As indicated already by Konrad's reply, this is not going to be
acceptable.

Jan
lan,Tianyu Oct. 24, 2016, 2:01 p.m. UTC | #7
On 10/24/2016 6:53 PM, Jan Beulich wrote:
>>>> On 22.10.16 at 13:23, <tianyu.lan@intel.com> wrote:
>> __serial_rx() runs in either irq handler or timer handler and non-irq
>> keyhandler should not run in these contexts. So always force non-irq
>> keyhandler to run in tasklet when receive a debugkey from serial port
>>
>> Signed-off-by: Lan Tianyu <tianyu.lan@intel.com>
>> ---
>>  xen/drivers/char/console.c | 2 +-
>>  1 file changed, 1 insertion(+), 1 deletion(-)
>>
>> diff --git a/xen/drivers/char/console.c b/xen/drivers/char/console.c
>> index b0f74ce..184b523 100644
>> --- a/xen/drivers/char/console.c
>> +++ b/xen/drivers/char/console.c
>> @@ -347,7 +347,7 @@ static void switch_serial_input(void)
>>  static void __serial_rx(char c, struct cpu_user_regs *regs)
>>  {
>>      if ( xen_rx )
>> -        return handle_keypress(c, regs, !in_irq());
>> +        return handle_keypress(c, regs, true);
>
> Together with one of your earlier patches having got reverted, I
> think we need to take a step back here instead of going back to
> what was requested to be changed from v2 of the original patch.
> In particular I assume that the problem you're trying to address is
> not limited to dump_timerq() - at least dump_runq() should be as
> problematic on many-CPU systems.

I think the issue here is that my previous patch commit
610b4eda2c("keyhandler: rework process of nonirq keyhandler") makes
non-irq keyhandler run in irq context. This is caused by input param
"!in_irq()" which is false in irq context. handle_keypress() runs 
keyhandler synchronically. This patch fixes the issue.

>
> I think (and I vaguely recall possibly having said so during earlier
> review) that dump functions the output of which depends on CPU
> count should get modeled after dump_registers(), and it might be
> worth abstracting this in keyhandler.c.

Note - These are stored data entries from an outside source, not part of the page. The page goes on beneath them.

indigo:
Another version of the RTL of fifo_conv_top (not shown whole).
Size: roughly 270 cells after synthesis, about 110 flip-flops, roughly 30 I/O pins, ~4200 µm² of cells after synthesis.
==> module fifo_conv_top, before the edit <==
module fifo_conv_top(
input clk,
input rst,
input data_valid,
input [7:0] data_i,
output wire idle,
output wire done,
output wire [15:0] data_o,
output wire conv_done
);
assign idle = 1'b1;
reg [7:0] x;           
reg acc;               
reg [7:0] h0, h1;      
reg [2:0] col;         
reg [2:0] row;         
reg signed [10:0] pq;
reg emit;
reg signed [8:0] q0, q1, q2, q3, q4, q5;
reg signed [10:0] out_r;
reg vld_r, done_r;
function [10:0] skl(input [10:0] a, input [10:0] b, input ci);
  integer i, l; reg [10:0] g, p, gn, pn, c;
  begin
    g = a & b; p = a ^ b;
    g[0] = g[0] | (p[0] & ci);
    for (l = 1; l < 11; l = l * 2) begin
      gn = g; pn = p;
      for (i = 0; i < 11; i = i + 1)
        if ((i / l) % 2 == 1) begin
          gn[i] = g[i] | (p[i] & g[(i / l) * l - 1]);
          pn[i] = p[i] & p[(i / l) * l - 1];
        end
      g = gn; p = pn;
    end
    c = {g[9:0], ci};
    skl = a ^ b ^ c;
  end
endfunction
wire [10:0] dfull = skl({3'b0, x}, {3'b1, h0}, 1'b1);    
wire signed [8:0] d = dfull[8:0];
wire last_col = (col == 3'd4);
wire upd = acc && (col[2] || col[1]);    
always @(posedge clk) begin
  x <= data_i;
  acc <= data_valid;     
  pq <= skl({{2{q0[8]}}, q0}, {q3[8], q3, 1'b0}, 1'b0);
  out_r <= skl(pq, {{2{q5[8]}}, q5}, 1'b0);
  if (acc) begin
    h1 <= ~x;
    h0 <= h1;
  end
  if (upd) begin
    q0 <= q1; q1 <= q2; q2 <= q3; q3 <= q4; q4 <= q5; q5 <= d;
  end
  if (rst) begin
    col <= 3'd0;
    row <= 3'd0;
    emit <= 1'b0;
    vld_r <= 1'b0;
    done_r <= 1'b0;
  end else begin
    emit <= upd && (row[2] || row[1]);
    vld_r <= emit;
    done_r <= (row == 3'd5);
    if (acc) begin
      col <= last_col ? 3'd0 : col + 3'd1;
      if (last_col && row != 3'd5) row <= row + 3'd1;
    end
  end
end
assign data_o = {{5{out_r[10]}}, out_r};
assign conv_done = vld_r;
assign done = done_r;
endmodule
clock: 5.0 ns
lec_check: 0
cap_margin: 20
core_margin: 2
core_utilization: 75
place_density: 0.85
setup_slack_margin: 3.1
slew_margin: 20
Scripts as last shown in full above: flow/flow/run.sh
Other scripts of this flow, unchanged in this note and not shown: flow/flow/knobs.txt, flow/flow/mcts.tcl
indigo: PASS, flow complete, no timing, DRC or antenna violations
Background: an optimization exercise with open tools, aiming at small area. Do not read the settings as production practice. Only simulation tests tie the RTL to the original design; equivalence was not proved. Power figures rest on the tool's default switching activity, not on a simulated workload.

// top
module  top (clk,reset,data1,data2,data3,data4,data5,data6,data7,data8,data9,data10,data11,data12,data13,data14,data15,data16,data17,data18,data19,data20,
	dataen1,dataen2,dataen3,dataen4,dataen5,dataen6,dataen7,dataen8,dataen9,dataen10,dataen11,dataen12,dataen13,dataen14,dataen15,dataen16,dataen17,dataen18,dataen19,dataen20,
	datao1,datao2,datao3,datao4,datao5,datao6,datao7,datao8,datao9,datao10,datao11,datao12,datao13,datao14,datao15,datao16,datao17,datao18,datao19,datao20);
Size: ~7,900 cells after synthesis, about 3,000 flip-flops.
export LEC_CHECK = 0
export CAP_MARGIN = 35
export CELL_PAD_IN_SITES_DETAIL_PLACEMENT = 0
export CELL_PAD_IN_SITES_GLOBAL_PLACEMENT = 0
export CORE_MARGIN = 2
export CORE_UTILIZATION = 65
export CTS_BUF_LIST = sky130_fd_sc_hd__clkbuf_16
export CTS_CLUSTER_DIAMETER = 90
export CTS_CLUSTER_SIZE = 25
export GPL_TIMING_DRIVEN = 0
export PLACE_DENSITY = 0.75
export SLEW_MARGIN = 35
create_clock -name core_clock -period 8.0 [get_ports {clk}]
standard.sh (not shown) runs the stock make flow with config.mk's settings and CLKGATE_MAP_FILE= SYNTH_SCRIPT=/design/flow/synth_recipe.tcl, a recipe that flattens the netlist after the stock synthesis.
==> flow/flow/run.sh <==
#!/bin/bash
# The standard layout (standard.sh) with two changes:
#  - every input and output port is buffered by a sky130_fd_sc_hd__buf_1
#    (buffer_ports otherwise picks clkdlybuf4s50_1, 2.7x larger);
#  - synthesis maps with an area-oriented ABC script (flow/synth_area.tcl, flow/area.abc).
set -euo pipefail
export BUFFER_PORTS_ARGS="-buffer_cell sky130_fd_sc_hd__buf_1"
work=$(pwd)
sed "s#SYNTH_SCRIPT=[^ ]*#SYNTH_SCRIPT=$work/flow/synth_area.tcl#" standard.sh > flow_standard.sh
bash flow_standard.sh > standard.log 2>&1
==> flow/flow/area.abc <==
&get -n
&st
&dch -f
&nf -R 1000 -E 10 -p
&put
&get -n
&st
&dch -f
&nf -R 1000 -E 10 -p
&put
&get -n
&st
&dch -f
&nf -R 1000 -E 10 -p
&put
&get -n
&st
&dch -f
&nf -R 1000 -E 10 -p
&put
==> flow/flow/synth_area.tcl <==
# The standard flow's synthesis script (synth_recipe.tcl, in the work folder) unchanged, except that
# ABC's technology mapping uses the area-oriented script area.abc beside this file.
set ::area_abc_script [file join [file dirname [file normalize [info script]]] area.abc]
proc abc {args} {
  set i [lsearch -exact $args -script]
  if { $i >= 0 } {
    lset args [expr { $i + 1 }] $::area_abc_script
  }
  yosys abc {*}$args
}
source [file join [file dirname [file dirname [file normalize [info script]]]] synth_recipe.tcl]
Change:
--- a/flow/config.mk
+++ b/flow/config.mk
@@ -15,3 +15,2 @@
 export CTS_CLUSTER_SIZE = 25
-export GPL_TIMING_DRIVEN = 0
 export PLACE_DENSITY = 0.75
Effect: Wire length falls by 0.96%. Non-clock buffer count drops by 174. Clock-buffer cell count goes down by 3.
This design comes from an exercise in tuning for small area, a short achievable clock period and few clock cycles per item on the open sky130 flow, not from production work. Where RTL was checked, it was by simulation tests only, not by an equivalence proof against the original. No activity file was given, so power comes from the tool's default toggle rates.

==> trial 43: inputs <==
Design cache_controller, start of the top module:
module cache_controller(
    input  logic         clk,
    input  logic         rst_n,
    input  logic         read_req,      
    input  logic         write_req,     
    input  logic         cache_flush,   
    input  logic [31:0]  p_addr,        
    output logic [31:0]  m_addr,        
    input  logic [31:0]  p_w_data,      
    output logic [31:0]  p_r_data,      
    input  logic [127:0] m_r_data,      
    output logic [127:0] m_w_data,      
    input  logic         main_mem_ack,  
    output logic         mem_write,     
    output logic         mem_read,      
    output logic         stall,         
    output logic         p_ready        
);
==> module cache_controller, before the edit <==
module cache_controller(
    input  logic         clk,
    input  logic         rst_n,
    input  logic         read_req,      
    input  logic         write_req,     
    input  logic         cache_flush,   
    input  logic [31:0]  p_addr,        
    output logic [31:0]  m_addr,        
    input  logic [31:0]  p_w_data,      
    output logic [31:0]  p_r_data,      
    input  logic [127:0] m_r_data,      
    output logic [127:0] m_w_data,      
    input  logic         main_mem_ack,  
    output logic         mem_write,     
    output logic         mem_read,      
    output logic         stall,         
    output logic         p_ready        
);
    logic [127:0] line;     
    logic [27:0]  tag;      
    logic         valid;
    logic         dirty;
    logic         hit_r;    
    logic         rd_r;     
    logic         wr_r;     
    logic         fl_r;     
    logic [3:0]   ws_r;     
    logic         rw, idle, hit, fill_done;
    logic [3:0]   word;     
    logic [3:0]   wsel;     
    logic [3:0]   fsel;     
    logic [3:0]   hold;     
    logic [127:0] line_d;
    assign rw   = read_req | write_req;
    assign idle = !hit_r && !rd_r && !wr_r;
    assign hit  = valid && (tag == p_addr[31:4]);
    assign fill_done = rd_r && main_mem_ack;
    assign mem_write = wr_r;
    assign mem_read  = rd_r;
    assign m_addr    = {(wr_r ? tag : p_addr[31:4]), 4'b0000};
    assign m_w_data  = line;
    assign p_ready = hit_r || (main_mem_ack && (rd_r || fl_r)) || (cache_flush && idle && !dirty);
    assign stall   = (read_req | write_req | cache_flush) & ~p_ready;
    always_comb begin
        p_r_data = 32'd0;
        for (int k = 0; k < 4; k++)
            p_r_data = p_r_data
                     | ({32{ws_r[k] &  rd_r}} & m_r_data[32*k +: 32])
                     | ({32{ws_r[k] & ~rd_r}} & line[32*k +: 32]);
    end
    always_comb begin
        for (int k = 0; k < 4; k++) begin
            word[k] = (p_addr[3:2] == 2'(k));
            wsel[k] = write_req && word[k] && ((idle && hit) || fill_done);
            fsel[k] = fill_done && !wsel[k];
            hold[k] = !wsel[k] && !fill_done;
            line_d[32*k +: 32] = ({32{hold[k]}} & line[32*k +: 32])
                               | ({32{wsel[k]}} & p_w_data)
                               | ({32{fsel[k]}} & m_r_data[32*k +: 32]);
        end
    end
    always_ff @(posedge clk) begin
        line <= line_d;
        if (fill_done)
            tag <= p_addr[31:4];
        if (idle)
            ws_r <= word;
    end
    always_ff @(posedge clk or negedge rst_n) begin
        if (!rst_n) begin
            valid <= 1'b0;
            dirty <= 1'b0;
            hit_r <= 1'b0;
            rd_r  <= 1'b0;
            wr_r  <= 1'b0;
            fl_r  <= 1'b0;
        end else begin
            hit_r <= 1'b0;
            if (idle) begin
                if (rw) begin
                    if (hit) begin
                        hit_r <= 1'b1;
                        if (write_req)
                            dirty <= 1'b1;
                    end else if (dirty) begin
                        wr_r <= 1'b1;
                    end else begin
                        rd_r <= 1'b1;
                    end
                end else if (cache_flush && dirty) begin
                    wr_r <= 1'b1;
                    fl_r <= 1'b1;
                end
            end
            if (wr_r && main_mem_ack) begin
                wr_r  <= 1'b0;
                fl_r  <= 1'b0;
                dirty <= 1'b0;
                rd_r  <= !fl_r;
            end
            if (fill_done) begin
                rd_r  <= 1'b0;
                valid <= 1'b1;
                dirty <= write_req;
            end
        end
    end
endmodule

Yes, but this sounds like a new feature or framework rework rather than 
a fix patch.


> In any case quite likely the
> other patch of yours (which the one here basically modifies) may
> then also want to be reverted.

I think patch "timer: process softirq during dumping timer"
does right thing. The issue is triggered by previous patch.
lan,Tianyu Oct. 24, 2016, 2:12 p.m. UTC | #8
On 10/24/2016 9:38 PM, Konrad Rzeszutek Wilk wrote:
> On Mon, Oct 24, 2016 at 09:29:53PM +0800, Lan, Tianyu wrote:
>> On 10/24/2016 8:19 AM, Konrad Rzeszutek Wilk wrote:
>>> On Sat, Oct 22, 2016 at 07:23:03PM +0800, Lan Tianyu wrote:
>>>> __serial_rx() runs in either irq handler or timer handler and non-irq
>>>> keyhandler should not run in these contexts. So always force non-irq
>>>> keyhandler to run in tasklet when receive a debugkey from serial port
>>>
>>> If the machine is hung with an IRQ handler being stuck, and
>>> one does 'Ctrl-Ax3` followed by 'C' .. which would not be invoked
>>> (as it is not an IRQ handler??
>>
>> If serial port's interrupt still works in this case, the 'C'
>> keyhandler kexec_crash() will be invoked in a tasklet. This behavior was
>> changed by my patches if includes this patch.
>
> Right, but the tasklet won't get to run at that point - as for example
> the IRQ handler is stuck - so tasklets never get run? Or maybe
> they do on another CPU?
>


If serial interrupt handler works, the cpu receiving serial port
interrupt should work normally. Tasklet_schedule() in the
handle_keypress() queues keyhandler tasklet to that cpu and tasklet also
should get to run at that point.
.
lan,Tianyu Oct. 24, 2016, 2:15 p.m. UTC | #9
On 10/24/2016 9:54 PM, Jan Beulich wrote:
>>>> On 24.10.16 at 15:29, <tianyu.lan@intel.com> wrote:
>> On 10/24/2016 8:19 AM, Konrad Rzeszutek Wilk wrote:
>>> On Sat, Oct 22, 2016 at 07:23:03PM +0800, Lan Tianyu wrote:
>>>> __serial_rx() runs in either irq handler or timer handler and non-irq
>>>> keyhandler should not run in these contexts. So always force non-irq
>>>> keyhandler to run in tasklet when receive a debugkey from serial port
>>>
>>> If the machine is hung with an IRQ handler being stuck, and
>>> one does 'Ctrl-Ax3` followed by 'C' .. which would not be invoked
>>> (as it is not an IRQ handler??
>>
>> If serial port's interrupt still works in this case, the 'C'
>> keyhandler kexec_crash() will be invoked in a tasklet. This behavior was
>> changed by my patches if includes this patch.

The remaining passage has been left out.